WHAT THE TASK ASKS:
Consider the data that follows and state how many lines contain the string "usage", using the number alone.

-- DATA FOR REVIEW follows --

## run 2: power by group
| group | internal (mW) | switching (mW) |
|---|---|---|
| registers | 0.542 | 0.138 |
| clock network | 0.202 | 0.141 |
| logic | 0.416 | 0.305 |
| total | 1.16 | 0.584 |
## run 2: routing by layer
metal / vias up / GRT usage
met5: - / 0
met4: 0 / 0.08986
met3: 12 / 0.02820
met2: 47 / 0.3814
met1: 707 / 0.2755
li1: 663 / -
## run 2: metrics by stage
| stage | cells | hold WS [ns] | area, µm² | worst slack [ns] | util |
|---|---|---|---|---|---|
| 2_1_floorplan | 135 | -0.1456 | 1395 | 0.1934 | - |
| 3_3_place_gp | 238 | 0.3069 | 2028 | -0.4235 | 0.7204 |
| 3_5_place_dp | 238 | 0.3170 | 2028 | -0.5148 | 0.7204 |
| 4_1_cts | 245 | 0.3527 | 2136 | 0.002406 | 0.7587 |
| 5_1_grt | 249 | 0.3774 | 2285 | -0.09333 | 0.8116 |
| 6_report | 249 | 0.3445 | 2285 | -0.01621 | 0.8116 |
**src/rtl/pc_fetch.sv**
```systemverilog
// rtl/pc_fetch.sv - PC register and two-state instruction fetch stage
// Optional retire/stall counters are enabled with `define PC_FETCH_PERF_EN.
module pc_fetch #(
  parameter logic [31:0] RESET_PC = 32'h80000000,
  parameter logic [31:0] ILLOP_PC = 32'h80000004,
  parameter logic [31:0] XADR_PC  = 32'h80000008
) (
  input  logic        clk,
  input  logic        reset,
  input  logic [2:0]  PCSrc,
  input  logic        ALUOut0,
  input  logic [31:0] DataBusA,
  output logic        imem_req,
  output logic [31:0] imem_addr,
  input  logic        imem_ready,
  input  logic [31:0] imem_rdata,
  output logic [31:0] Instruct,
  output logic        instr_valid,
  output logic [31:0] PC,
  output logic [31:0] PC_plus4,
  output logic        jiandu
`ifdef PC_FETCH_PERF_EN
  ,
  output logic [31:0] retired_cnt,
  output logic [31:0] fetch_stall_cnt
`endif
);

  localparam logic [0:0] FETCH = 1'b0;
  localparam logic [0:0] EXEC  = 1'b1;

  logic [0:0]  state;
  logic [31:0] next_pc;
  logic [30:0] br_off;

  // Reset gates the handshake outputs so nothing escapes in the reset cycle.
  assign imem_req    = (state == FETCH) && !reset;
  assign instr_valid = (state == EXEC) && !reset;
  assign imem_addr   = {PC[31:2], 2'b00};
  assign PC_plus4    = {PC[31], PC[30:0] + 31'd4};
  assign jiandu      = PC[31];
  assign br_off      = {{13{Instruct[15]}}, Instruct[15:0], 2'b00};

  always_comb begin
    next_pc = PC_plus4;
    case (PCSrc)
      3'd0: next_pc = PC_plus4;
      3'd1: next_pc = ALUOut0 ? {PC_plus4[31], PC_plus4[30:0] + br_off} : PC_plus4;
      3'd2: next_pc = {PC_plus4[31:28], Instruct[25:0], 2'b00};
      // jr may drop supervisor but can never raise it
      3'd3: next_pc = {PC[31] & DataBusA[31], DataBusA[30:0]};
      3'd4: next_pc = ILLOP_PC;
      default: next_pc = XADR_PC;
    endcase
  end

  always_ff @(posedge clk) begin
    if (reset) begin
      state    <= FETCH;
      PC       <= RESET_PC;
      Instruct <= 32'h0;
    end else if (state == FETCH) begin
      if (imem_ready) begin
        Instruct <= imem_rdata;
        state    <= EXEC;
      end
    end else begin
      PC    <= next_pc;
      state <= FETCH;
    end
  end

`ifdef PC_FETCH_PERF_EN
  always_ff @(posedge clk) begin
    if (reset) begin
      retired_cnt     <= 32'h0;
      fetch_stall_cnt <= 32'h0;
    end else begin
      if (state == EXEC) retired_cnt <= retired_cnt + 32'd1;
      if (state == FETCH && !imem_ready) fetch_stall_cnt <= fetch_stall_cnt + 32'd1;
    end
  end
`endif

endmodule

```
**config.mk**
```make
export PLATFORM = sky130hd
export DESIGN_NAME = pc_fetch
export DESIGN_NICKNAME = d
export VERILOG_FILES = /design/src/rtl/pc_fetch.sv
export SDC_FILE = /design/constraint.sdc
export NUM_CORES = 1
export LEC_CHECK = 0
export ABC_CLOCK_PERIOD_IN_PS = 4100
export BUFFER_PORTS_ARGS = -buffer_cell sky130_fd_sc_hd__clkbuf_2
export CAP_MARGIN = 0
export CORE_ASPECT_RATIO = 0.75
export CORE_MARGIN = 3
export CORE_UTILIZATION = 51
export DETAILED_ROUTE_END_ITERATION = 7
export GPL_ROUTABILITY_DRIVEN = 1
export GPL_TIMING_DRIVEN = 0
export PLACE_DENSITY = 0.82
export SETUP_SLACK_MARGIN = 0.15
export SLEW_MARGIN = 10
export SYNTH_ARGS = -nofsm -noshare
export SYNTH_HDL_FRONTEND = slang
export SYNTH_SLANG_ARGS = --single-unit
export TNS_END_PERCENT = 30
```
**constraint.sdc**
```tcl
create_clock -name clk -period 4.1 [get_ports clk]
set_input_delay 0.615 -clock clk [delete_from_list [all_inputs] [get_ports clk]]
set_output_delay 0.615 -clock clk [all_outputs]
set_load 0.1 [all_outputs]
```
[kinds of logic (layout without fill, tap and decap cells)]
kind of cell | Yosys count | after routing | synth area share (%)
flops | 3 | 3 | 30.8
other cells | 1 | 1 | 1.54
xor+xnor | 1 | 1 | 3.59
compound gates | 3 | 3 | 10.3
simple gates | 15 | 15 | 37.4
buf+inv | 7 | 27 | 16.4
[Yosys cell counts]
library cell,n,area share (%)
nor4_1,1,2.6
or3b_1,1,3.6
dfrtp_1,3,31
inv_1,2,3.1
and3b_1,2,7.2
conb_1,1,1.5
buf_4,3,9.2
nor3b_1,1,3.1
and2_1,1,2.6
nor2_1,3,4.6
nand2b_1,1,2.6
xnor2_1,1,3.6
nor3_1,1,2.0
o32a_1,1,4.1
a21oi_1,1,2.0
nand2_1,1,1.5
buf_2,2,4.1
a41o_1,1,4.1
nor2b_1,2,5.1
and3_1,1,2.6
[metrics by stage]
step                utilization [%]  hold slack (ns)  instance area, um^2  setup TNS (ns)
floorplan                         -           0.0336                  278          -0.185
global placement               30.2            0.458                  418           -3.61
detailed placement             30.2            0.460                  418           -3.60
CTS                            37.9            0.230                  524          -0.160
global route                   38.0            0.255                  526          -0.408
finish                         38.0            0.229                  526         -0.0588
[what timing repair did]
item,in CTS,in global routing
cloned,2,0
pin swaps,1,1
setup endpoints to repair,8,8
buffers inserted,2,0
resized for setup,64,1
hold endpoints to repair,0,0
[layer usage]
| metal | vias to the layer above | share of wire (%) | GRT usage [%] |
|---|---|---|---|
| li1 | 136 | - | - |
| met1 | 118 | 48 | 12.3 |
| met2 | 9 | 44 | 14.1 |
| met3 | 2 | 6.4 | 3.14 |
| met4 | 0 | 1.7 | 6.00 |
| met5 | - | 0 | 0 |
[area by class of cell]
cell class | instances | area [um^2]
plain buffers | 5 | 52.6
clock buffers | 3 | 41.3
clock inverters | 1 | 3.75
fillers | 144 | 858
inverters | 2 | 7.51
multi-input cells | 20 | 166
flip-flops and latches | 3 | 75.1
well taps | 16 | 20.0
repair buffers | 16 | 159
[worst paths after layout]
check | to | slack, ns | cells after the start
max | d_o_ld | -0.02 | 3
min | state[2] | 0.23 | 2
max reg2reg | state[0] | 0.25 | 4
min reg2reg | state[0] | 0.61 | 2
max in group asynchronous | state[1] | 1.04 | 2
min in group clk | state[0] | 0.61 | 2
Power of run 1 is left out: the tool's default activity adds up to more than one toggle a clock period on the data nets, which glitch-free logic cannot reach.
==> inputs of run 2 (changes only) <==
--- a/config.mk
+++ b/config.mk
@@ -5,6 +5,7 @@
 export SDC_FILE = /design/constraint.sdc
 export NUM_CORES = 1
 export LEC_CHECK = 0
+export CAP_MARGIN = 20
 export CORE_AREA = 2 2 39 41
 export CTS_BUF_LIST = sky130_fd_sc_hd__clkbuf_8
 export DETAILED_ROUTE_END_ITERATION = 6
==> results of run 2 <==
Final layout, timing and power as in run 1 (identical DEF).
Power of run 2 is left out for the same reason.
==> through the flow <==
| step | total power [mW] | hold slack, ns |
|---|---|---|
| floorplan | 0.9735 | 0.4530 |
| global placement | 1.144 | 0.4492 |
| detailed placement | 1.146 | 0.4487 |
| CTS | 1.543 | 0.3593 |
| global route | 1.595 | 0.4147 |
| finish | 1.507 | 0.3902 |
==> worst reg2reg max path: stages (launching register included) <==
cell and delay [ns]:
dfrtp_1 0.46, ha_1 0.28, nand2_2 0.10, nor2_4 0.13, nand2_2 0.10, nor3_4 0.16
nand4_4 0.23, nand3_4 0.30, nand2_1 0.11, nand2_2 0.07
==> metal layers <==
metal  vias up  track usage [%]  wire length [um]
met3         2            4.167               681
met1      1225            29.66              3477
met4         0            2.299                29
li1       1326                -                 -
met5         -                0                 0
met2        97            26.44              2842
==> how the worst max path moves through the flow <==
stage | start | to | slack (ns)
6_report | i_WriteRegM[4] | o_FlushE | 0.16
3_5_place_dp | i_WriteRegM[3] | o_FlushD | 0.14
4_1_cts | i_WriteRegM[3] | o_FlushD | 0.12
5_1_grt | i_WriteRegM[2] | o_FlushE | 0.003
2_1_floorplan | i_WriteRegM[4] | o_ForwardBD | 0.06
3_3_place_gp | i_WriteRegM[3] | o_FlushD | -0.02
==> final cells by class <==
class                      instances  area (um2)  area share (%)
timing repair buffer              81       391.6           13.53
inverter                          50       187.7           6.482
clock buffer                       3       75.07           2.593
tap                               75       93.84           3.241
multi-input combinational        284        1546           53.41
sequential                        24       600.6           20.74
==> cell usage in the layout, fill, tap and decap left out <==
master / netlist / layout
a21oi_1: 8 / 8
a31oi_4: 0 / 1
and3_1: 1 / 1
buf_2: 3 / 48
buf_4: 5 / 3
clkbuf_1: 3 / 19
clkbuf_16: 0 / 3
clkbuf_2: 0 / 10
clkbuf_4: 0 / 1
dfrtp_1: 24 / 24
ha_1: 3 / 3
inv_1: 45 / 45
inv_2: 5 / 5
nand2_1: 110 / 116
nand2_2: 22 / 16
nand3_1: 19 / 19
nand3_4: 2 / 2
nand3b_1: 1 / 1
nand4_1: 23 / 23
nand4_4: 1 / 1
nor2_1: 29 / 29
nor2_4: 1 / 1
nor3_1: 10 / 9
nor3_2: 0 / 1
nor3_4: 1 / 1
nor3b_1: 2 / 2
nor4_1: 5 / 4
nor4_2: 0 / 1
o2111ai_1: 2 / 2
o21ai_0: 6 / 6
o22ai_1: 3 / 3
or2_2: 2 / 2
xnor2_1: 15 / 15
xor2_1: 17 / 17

-- DATA FOR REVIEW concluded --

ANSWER TO THE EXERCISE:
5